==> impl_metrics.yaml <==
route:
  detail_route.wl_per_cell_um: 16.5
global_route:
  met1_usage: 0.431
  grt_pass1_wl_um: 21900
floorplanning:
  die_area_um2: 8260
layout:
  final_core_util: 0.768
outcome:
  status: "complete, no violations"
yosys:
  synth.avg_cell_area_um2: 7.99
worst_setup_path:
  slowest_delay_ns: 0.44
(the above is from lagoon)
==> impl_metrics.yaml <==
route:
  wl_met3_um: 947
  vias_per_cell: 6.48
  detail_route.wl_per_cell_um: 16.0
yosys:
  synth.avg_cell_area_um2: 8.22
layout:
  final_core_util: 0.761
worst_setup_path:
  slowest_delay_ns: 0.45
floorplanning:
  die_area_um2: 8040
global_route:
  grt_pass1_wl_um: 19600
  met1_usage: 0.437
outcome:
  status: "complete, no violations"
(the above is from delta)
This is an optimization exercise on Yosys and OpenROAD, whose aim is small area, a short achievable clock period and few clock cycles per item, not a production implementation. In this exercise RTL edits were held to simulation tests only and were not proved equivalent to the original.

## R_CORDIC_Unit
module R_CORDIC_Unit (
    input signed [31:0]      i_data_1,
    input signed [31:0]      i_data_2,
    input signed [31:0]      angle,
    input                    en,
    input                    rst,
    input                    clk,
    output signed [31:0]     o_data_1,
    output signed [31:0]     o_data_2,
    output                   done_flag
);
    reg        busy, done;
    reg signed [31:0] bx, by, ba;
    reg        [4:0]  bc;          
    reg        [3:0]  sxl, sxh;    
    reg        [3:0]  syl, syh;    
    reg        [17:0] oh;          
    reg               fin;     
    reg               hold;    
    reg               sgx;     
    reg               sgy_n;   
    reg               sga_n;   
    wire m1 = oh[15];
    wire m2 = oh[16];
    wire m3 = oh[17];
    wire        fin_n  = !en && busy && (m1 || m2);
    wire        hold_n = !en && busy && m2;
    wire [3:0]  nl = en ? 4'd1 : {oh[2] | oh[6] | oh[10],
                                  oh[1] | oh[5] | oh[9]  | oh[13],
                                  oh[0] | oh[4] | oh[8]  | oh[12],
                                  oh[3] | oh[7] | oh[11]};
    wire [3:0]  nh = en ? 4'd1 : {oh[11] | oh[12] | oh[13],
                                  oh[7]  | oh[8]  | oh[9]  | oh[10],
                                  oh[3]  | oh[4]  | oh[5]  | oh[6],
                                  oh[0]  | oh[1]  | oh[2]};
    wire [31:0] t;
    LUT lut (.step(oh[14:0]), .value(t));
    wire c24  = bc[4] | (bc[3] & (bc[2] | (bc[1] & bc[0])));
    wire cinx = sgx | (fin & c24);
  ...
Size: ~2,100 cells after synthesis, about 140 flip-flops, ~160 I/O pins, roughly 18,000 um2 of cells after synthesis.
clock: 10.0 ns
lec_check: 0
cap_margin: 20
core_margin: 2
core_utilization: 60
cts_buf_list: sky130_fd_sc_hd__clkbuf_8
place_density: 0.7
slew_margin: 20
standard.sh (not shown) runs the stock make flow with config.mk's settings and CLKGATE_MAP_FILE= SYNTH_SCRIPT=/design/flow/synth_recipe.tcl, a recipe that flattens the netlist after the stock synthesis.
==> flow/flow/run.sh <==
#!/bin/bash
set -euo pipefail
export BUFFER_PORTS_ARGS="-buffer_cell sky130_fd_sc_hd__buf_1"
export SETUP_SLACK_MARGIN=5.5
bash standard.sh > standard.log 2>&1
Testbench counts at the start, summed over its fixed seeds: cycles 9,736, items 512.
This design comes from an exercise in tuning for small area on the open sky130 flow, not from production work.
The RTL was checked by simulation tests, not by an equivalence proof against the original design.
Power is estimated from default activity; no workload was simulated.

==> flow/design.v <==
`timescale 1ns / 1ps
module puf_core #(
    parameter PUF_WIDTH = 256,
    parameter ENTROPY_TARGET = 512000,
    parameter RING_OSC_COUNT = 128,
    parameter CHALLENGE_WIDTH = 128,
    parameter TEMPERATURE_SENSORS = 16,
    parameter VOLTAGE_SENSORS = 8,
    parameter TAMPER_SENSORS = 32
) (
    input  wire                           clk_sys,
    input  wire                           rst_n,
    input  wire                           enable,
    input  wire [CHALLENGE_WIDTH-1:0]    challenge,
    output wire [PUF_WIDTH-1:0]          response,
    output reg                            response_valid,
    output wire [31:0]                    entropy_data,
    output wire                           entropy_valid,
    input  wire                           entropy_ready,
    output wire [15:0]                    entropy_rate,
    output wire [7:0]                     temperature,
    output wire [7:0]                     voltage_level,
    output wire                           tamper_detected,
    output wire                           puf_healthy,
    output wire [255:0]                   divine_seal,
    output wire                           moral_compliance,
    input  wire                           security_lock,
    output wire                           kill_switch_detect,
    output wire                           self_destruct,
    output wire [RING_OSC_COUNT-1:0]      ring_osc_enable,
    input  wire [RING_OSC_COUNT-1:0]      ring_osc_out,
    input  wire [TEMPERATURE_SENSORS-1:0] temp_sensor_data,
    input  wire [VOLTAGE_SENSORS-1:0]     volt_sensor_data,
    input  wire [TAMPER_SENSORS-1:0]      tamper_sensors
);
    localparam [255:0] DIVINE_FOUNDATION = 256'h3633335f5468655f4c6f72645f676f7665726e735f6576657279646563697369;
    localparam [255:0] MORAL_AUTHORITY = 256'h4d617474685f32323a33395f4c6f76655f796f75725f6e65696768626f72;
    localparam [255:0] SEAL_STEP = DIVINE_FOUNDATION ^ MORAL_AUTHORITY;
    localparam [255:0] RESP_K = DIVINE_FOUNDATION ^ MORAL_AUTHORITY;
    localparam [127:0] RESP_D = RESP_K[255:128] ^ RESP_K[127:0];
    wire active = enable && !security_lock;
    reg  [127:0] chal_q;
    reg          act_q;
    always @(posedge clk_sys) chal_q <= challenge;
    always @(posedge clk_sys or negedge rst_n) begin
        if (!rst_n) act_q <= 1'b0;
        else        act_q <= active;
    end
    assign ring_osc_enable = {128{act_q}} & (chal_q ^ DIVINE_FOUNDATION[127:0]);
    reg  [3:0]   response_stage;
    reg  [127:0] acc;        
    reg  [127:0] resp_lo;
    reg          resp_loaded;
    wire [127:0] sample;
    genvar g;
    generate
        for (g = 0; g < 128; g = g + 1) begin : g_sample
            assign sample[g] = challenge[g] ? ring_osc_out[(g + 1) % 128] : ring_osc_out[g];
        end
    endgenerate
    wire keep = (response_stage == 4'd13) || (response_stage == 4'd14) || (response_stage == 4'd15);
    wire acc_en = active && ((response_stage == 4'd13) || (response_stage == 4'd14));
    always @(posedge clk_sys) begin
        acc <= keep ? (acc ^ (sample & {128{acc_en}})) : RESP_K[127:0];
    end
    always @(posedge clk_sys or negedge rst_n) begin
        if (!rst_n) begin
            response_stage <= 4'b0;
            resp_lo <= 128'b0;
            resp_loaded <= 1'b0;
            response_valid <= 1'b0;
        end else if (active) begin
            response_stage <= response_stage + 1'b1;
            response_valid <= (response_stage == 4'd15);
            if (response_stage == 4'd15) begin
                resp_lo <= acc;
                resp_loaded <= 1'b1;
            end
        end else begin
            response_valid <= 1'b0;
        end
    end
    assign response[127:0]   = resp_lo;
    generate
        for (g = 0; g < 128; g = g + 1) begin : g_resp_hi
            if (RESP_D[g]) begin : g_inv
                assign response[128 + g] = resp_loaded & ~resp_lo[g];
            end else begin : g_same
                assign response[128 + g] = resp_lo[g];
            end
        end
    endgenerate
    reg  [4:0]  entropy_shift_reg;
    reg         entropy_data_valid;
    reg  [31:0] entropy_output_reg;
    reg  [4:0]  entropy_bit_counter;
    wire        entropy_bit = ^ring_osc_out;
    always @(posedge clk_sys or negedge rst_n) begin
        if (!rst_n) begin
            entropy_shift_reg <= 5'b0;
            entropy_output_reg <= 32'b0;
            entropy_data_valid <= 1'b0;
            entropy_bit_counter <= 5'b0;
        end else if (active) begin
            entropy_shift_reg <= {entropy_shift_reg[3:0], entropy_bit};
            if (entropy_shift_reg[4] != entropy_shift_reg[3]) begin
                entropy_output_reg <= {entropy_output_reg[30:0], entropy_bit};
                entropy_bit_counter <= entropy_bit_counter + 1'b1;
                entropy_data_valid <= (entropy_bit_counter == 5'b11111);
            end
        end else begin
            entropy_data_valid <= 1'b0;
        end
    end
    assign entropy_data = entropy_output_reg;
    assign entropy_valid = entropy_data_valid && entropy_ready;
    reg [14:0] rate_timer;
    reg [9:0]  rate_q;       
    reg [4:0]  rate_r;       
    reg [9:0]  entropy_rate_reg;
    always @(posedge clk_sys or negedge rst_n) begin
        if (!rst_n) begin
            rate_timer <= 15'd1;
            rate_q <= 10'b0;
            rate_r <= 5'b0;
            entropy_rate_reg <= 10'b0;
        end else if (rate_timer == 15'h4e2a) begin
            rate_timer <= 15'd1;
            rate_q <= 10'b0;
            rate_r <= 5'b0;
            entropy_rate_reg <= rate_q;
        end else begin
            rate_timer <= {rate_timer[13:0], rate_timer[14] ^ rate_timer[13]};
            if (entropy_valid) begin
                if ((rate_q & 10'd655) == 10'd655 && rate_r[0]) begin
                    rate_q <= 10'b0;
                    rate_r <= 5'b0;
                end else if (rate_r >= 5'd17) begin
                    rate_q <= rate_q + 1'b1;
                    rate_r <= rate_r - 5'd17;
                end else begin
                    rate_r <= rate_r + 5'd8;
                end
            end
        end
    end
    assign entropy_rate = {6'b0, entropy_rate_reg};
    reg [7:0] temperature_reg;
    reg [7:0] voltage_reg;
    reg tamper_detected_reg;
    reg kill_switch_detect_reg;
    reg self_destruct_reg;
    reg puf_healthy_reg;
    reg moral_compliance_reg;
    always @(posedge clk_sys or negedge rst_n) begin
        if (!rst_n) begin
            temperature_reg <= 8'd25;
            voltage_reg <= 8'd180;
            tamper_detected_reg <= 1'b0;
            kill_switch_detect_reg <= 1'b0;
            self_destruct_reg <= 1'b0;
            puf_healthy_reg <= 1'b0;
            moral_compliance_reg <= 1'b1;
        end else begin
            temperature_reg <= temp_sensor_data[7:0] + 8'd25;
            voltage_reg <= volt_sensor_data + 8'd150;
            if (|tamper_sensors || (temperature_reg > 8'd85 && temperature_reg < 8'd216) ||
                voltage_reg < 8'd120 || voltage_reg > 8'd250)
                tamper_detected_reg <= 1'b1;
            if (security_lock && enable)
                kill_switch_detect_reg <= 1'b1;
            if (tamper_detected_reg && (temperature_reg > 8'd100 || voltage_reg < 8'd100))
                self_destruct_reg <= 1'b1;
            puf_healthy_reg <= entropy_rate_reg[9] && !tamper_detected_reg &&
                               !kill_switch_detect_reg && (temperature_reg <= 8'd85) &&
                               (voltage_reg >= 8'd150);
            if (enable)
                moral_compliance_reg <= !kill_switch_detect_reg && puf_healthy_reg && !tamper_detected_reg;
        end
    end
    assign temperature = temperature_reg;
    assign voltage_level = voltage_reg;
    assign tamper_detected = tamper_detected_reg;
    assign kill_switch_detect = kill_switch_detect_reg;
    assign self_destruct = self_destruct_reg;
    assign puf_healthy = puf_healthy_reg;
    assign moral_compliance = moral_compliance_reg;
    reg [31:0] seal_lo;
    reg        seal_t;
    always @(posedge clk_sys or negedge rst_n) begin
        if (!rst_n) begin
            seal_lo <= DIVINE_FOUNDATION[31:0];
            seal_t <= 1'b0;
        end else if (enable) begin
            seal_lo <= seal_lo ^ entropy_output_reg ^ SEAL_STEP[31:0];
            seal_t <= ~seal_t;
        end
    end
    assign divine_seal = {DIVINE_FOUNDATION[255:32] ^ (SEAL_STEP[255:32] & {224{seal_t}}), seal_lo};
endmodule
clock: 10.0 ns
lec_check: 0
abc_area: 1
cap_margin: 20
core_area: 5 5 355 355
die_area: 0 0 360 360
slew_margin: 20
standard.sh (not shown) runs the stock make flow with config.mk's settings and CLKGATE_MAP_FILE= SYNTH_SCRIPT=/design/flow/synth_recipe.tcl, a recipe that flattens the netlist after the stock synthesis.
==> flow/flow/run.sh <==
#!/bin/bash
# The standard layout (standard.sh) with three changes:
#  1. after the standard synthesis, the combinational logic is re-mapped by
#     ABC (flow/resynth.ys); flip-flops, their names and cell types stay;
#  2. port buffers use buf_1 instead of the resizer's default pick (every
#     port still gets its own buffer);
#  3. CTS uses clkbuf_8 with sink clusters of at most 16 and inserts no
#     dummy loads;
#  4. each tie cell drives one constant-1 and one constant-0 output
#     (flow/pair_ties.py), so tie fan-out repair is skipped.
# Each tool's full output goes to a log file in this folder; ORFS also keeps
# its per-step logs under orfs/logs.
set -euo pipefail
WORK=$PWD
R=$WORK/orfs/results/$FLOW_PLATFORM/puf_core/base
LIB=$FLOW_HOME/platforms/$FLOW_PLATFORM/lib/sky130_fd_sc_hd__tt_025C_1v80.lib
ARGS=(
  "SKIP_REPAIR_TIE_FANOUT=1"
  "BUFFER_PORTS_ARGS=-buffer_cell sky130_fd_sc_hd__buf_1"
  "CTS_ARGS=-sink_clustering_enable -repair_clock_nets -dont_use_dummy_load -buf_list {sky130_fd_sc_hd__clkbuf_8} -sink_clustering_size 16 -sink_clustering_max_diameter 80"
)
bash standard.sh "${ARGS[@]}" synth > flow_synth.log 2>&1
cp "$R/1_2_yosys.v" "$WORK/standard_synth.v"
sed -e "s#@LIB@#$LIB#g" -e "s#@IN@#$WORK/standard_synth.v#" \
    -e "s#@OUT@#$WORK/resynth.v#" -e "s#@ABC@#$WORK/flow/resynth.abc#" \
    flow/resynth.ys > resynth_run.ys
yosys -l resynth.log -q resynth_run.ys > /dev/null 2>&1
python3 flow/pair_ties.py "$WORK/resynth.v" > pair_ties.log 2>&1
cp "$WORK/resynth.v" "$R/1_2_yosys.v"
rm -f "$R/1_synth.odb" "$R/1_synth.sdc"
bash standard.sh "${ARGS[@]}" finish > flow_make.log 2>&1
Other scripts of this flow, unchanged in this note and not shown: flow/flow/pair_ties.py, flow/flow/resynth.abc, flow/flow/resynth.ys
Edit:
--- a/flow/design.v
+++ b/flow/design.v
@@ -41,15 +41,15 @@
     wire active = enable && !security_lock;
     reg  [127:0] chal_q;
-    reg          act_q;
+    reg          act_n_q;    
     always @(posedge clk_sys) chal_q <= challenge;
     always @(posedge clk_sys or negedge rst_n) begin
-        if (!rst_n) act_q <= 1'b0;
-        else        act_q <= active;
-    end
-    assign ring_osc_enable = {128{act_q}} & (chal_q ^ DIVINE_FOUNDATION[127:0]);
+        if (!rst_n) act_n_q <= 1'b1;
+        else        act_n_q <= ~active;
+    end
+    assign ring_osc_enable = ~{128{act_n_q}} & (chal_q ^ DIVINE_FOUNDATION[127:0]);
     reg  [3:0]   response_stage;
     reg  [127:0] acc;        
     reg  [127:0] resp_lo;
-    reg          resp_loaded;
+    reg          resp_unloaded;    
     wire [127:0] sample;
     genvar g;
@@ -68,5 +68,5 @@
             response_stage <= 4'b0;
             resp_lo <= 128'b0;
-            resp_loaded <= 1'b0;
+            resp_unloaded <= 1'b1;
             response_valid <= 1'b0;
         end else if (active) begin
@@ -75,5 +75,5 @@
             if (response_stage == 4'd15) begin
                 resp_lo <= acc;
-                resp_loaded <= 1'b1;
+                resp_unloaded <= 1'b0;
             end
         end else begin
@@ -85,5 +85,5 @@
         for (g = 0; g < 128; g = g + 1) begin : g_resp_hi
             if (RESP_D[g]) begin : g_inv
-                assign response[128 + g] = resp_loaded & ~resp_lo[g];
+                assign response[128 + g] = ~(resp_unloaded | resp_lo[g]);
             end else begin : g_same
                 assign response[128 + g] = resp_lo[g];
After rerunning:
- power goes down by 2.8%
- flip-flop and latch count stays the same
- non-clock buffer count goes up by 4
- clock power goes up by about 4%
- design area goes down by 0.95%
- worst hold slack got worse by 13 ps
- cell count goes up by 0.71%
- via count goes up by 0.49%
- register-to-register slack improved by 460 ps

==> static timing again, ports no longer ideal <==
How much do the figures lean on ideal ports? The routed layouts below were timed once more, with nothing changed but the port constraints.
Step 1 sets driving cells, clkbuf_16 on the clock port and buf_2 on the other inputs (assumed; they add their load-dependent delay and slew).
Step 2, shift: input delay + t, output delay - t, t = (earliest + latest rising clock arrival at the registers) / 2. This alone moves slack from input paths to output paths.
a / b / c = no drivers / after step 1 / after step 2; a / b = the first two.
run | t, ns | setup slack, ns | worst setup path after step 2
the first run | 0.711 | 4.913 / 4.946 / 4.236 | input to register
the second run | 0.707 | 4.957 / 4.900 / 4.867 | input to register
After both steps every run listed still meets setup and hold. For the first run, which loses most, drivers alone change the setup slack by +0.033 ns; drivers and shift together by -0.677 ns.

══════════════════════════════

* _Task directions_
Within the material above, copy exactly the lines from the line that holds "met1_usage: 0.431" up to and including the line that holds "wl_met3_um: 947".

* _Exercise output_
  met1_usage: 0.431
  grt_pass1_wl_um: 21900
floorplanning:
  die_area_um2: 8260
layout:
  final_core_util: 0.768
outcome:
  status: "complete, no violations"
yosys:
  synth.avg_cell_area_um2: 7.99
worst_setup_path:
  slowest_delay_ns: 0.44
(the above is from lagoon)
==> impl_metrics.yaml <==
route:
  wl_met3_um: 947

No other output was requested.